Providence, INBC team up to streamline blood supply

Improvements to include increased communication, hospital vending machines

October 24, 2013
Staff Report

Providence Health Care, the big health-services network here, and Inland Northwest Blood Center say they've entered into a five-year agreement aimed at streamlining blood-management services and improving patient care.

The two organizations say a new electronic interface that will launch Oct. 26 will help improve communications between Providence Sacred Heart Medical Center & Children's Hospital, Providence Holy Family Hospital, and the blood center.

The interface will allow secure, real-time blood inventory management between Epic, a new information system currently being rolled out in the hospitals, and the blood center's transfusion services database, they say.

The software interface, though, represents just the first phase of the collaboration, they say. A larger piece of the streamlining effort will occur early next year and will involve the installation of a computerized storage system, with a HemoSafe blood-product vending machine at each of the hospitals.

"The HemoSafe is one part of a secure, computerized storage system that will allow compatible blood to remain on-site at the hospital," says Jeff Bryant, the blood center's president and CEO, in a press release announcing the agreement.

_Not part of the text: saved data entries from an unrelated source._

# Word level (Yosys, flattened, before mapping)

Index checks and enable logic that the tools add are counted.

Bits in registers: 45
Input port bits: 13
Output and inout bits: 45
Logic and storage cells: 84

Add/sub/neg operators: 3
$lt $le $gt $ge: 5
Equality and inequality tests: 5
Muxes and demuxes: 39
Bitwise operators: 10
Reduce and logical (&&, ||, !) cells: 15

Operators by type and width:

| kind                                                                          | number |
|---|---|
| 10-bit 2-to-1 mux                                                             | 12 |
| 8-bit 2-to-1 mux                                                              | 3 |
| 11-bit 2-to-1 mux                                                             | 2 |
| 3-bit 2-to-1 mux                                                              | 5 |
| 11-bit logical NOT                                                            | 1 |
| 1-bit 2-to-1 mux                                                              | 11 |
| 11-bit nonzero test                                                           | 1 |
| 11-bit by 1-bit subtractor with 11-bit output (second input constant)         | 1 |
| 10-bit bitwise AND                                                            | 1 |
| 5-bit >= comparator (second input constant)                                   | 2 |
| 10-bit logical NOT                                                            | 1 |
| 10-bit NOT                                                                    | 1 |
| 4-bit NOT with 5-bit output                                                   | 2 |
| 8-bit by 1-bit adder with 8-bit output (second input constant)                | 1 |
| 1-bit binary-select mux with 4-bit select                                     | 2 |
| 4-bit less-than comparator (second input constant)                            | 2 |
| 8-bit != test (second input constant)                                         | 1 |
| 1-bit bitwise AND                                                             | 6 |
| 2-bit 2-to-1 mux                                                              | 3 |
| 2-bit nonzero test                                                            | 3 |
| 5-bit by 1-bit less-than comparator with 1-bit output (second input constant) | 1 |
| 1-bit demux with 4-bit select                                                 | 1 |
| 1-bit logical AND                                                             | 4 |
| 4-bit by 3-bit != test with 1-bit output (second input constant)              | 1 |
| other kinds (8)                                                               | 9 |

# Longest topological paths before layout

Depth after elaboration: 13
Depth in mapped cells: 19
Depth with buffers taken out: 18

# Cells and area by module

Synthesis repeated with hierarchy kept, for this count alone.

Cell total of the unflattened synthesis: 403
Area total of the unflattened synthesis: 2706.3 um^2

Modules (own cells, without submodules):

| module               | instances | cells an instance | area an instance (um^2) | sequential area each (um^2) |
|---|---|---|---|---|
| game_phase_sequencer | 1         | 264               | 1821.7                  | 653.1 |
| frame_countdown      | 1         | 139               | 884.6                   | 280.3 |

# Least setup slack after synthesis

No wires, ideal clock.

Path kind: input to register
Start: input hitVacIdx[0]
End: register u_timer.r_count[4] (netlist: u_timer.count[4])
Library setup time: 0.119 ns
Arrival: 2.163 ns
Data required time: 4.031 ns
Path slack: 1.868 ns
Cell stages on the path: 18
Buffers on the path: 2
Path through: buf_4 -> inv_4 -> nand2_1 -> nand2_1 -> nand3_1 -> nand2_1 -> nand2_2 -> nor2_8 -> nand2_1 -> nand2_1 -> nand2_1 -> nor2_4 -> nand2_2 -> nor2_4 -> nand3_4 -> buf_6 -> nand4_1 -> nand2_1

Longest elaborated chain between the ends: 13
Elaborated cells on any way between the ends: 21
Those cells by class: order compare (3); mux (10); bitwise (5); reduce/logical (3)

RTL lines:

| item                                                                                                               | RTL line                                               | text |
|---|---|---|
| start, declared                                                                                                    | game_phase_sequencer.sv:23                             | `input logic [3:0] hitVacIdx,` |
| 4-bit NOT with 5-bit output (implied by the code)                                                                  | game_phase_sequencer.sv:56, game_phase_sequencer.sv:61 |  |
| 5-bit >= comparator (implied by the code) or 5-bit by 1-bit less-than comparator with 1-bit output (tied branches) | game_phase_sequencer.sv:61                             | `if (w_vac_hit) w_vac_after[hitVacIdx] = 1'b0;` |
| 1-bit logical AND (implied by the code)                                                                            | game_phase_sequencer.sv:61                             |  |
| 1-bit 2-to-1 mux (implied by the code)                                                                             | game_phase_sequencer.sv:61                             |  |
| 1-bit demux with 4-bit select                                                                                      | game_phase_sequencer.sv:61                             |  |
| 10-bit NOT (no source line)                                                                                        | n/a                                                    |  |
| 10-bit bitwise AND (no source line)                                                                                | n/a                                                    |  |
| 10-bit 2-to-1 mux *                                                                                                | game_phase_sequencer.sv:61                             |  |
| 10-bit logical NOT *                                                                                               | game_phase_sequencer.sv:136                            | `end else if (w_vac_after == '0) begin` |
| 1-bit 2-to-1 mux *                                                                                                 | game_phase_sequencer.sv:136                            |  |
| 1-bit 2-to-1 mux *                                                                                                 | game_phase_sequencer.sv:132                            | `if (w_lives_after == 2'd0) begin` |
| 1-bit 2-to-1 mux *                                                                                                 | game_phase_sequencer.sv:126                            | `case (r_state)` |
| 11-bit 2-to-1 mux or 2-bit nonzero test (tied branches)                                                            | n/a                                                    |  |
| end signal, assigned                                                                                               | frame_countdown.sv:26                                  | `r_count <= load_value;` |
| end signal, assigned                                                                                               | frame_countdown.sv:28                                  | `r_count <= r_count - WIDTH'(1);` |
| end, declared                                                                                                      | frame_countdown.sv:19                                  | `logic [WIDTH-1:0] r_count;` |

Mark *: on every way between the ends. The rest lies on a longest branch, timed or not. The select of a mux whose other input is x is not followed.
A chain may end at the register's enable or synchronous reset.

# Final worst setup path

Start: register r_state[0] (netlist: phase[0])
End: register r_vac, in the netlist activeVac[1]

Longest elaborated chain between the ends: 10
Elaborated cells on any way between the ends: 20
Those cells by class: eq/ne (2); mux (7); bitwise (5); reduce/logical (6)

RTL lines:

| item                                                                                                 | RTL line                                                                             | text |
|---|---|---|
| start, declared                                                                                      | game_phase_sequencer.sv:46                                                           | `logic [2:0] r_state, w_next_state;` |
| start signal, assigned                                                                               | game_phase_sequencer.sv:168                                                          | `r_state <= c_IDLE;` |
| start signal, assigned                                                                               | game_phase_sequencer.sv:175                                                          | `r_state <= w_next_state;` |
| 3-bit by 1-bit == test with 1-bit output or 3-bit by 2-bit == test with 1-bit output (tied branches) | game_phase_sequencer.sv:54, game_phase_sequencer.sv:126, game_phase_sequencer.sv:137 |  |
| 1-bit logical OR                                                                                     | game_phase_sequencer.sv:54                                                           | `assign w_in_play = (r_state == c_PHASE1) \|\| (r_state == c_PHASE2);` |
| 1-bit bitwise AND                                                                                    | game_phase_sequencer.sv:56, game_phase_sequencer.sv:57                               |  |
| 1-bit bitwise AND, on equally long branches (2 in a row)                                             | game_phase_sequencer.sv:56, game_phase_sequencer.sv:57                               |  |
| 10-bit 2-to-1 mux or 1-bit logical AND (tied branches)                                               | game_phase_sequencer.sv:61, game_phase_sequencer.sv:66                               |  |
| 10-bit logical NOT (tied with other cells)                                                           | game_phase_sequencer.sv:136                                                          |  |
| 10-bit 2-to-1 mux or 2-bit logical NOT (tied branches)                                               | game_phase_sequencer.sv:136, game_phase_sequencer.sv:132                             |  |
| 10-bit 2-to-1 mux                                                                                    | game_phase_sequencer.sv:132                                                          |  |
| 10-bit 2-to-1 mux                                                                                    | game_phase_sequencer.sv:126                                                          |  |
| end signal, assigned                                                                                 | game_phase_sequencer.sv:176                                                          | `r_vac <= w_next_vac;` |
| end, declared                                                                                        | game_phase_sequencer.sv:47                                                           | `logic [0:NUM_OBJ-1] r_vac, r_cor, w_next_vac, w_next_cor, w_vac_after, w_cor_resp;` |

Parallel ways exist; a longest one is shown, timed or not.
==> config.mk <==
export PLATFORM = sky130hd
export DESIGN_NAME = mem_ctrl
export DESIGN_NICKNAME = d
export VERILOG_FILES = /design/src/rtl/mem_ctrl_pkg.sv /design/src/rtl/mem_arbiter.sv /design/src/rtl/mem_ctrl.sv
export SDC_FILE = /design/constraint.sdc
export NUM_CORES = 1
export LEC_CHECK = 0
export ABC_AREA = 0
export BUFFER_PORTS_ARGS = -buffer_cell sky130_fd_sc_hd__buf_2
export CAP_MARGIN = 20
export CELL_PAD_IN_SITES_DETAIL_PLACEMENT = 1
export CELL_PAD_IN_SITES_GLOBAL_PLACEMENT = 1
export CORE_UTILIZATION = 38
export DETAILED_ROUTE_END_ITERATION = 12
export PLACE_DENSITY = 0.84
export SLEW_MARGIN = 20
export SYNTH_ARGS = -nofsm -noshare
export SYNTH_HDL_FRONTEND = slang
export SYNTH_SLANG_ARGS = --single-unit
==> constraint.sdc <==
create_clock -name clk -period 4.2 [get_ports clk]
set_clock_uncertainty 0.2 [all_clocks]
set_input_delay 0.21 -clock clk [delete_from_list [all_inputs] [get_ports clk]]
set_output_delay 0.21 -clock clk [all_outputs]
set_load 0.01 [all_outputs]
$ cat src/rtl/dmem_responder.sv
// Data-memory responder: accepts one request at a time, waits WAIT_STATES cycles, commits to a word array, pulses a response.
// Optional feature macro: DMEM_ALIGN_CHECK_EN (rejects misaligned addresses and irregular store byte-enables).
module dmem_responder #(
  parameter int ADDR_BITS   = 5,
  parameter int WAIT_STATES = 2
) (
  input  logic        clk,
  input  logic        rst,
  input  logic        req_valid,
  output logic        req_ready,
  input  logic        req_we,
  input  logic [31:0] req_addr,
  input  logic [3:0]  req_be,
  input  logic [31:0] req_wdata,
  output logic        rsp_valid,
  output logic [31:0] rsp_rdata,
  output logic        rsp_err
);
  localparam int DEPTH = 1 << ADDR_BITS;

  typedef enum logic [1:0] {IDLE, BUSY, RESP} state_t;

  state_t                  state_q, state_d;
  logic [3:0]              cnt_q, cnt_d;
  logic                    we_q, we_d;
  logic [31:0]             addr_q, addr_d;
  logic [3:0]              be_q, be_d;
  logic [31:0]             wdata_q, wdata_d;
  logic [31:0]             rdata_q, rdata_d;
  logic                    err_q, err_d;
  logic [DEPTH-1:0][31:0]  mem_q, mem_d;

  logic [ADDR_BITS-1:0]    idx;
  logic                    oor;
  logic                    bad;

  assign idx = addr_q[ADDR_BITS+1:2];
  assign oor = |addr_q[31:ADDR_BITS+2];

`ifdef DMEM_ALIGN_CHECK_EN
  logic be_legal;
  always_comb begin
    case (be_q)
      4'b0001, 4'b0010, 4'b0100, 4'b1000,
      4'b0011, 4'b1100, 4'b1111: be_legal = 1'b1;
      default:                   be_legal = 1'b0;
    endcase
  end
  assign bad = oor | (|addr_q[1:0]) | (we_q & ~be_legal);
`else
  // Byte offset carries no meaning when alignment is not enforced.
  logic unused_offset;
  assign unused_offset = ^addr_q[1:0];
  assign bad = oor;
`endif

  always_comb begin
    state_d = state_q;
    cnt_d   = cnt_q;
    we_d    = we_q;
    addr_d  = addr_q;
    be_d    = be_q;
    wdata_d = wdata_q;
    rdata_d = rdata_q;
    err_d   = err_q;
    mem_d   = mem_q;
    case (state_q)
      IDLE: if (req_valid) begin
        we_d    = req_we;
        addr_d  = req_addr;
        be_d    = req_be;
        wdata_d = req_wdata;
        cnt_d   = 4'(WAIT_STATES);
        state_d = BUSY;
      end
      BUSY: if (cnt_q != 4'd0) begin
        cnt_d = cnt_q - 4'd1;
      end else begin
        state_d = RESP;
        err_d   = bad;
        rdata_d = '0;
        if (!bad) begin
          if (!we_q) rdata_d = mem_q[idx];
          else
            for (int i = 0; i < 4; i++)
              if (be_q[i]) mem_d[idx][8*i +: 8] = wdata_q[8*i +: 8];
        end
      end
      RESP:    state_d = IDLE;
      default: state_d = IDLE;
    endcase
  end

  always_ff @(posedge clk or posedge rst) begin
    if (rst) begin
      state_q <= IDLE;
      cnt_q   <= '0;
      we_q    <= 1'b0;
      addr_q  <= '0;
      be_q    <= '0;
      wdata_q <= '0;
      rdata_q <= '0;
      err_q   <= 1'b0;
      mem_q   <= '0;
    end else begin
      state_q <= state_d;
      cnt_q   <= cnt_d;
      we_q    <= we_d;
      addr_q  <= addr_d;
      be_q    <= be_d;
      wdata_q <= wdata_d;
      rdata_q <= rdata_d;
      err_q   <= err_d;
      mem_q   <= mem_d;
    end
  end

  assign req_ready = (state_q == IDLE);
  assign rsp_valid = (state_q == RESP);
  assign rsp_rdata = rdata_q;
  assign rsp_err   = err_q;
endmodule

Currently, when a patient at one of the hospitals needs blood, the hospital looks to the blood center for the supply. However, before a transfusion can take place, the blood center must perform compatibility testing to ensure the right blood type and right blood product is matched for the patient.

Under the new system, when the blood center's transfusion laboratory receives a patient's blood sample, it will be accompanied by a secure electronic order that can be matched to a product already onsite at the hospital's Hemosafe, the organizations say. The blood center then can send an immediate alert to the hospital about which unit or units to transfuse, ensuring the right blood for the right patient, they say.

When a hospital staff member removes a unit of blood from the HemoSafe, the vending machine will send an electronic message back to the blood center.

Gerard Fischer, Providence Health Care's senior director for ancillary services, says in the press release that the new system will help reduce the delay between ordering blood and the actual transfusions. Fischer says, "It also provides assurance to patients, families, and physicians that there is a ready supply of blood available at our fingertips."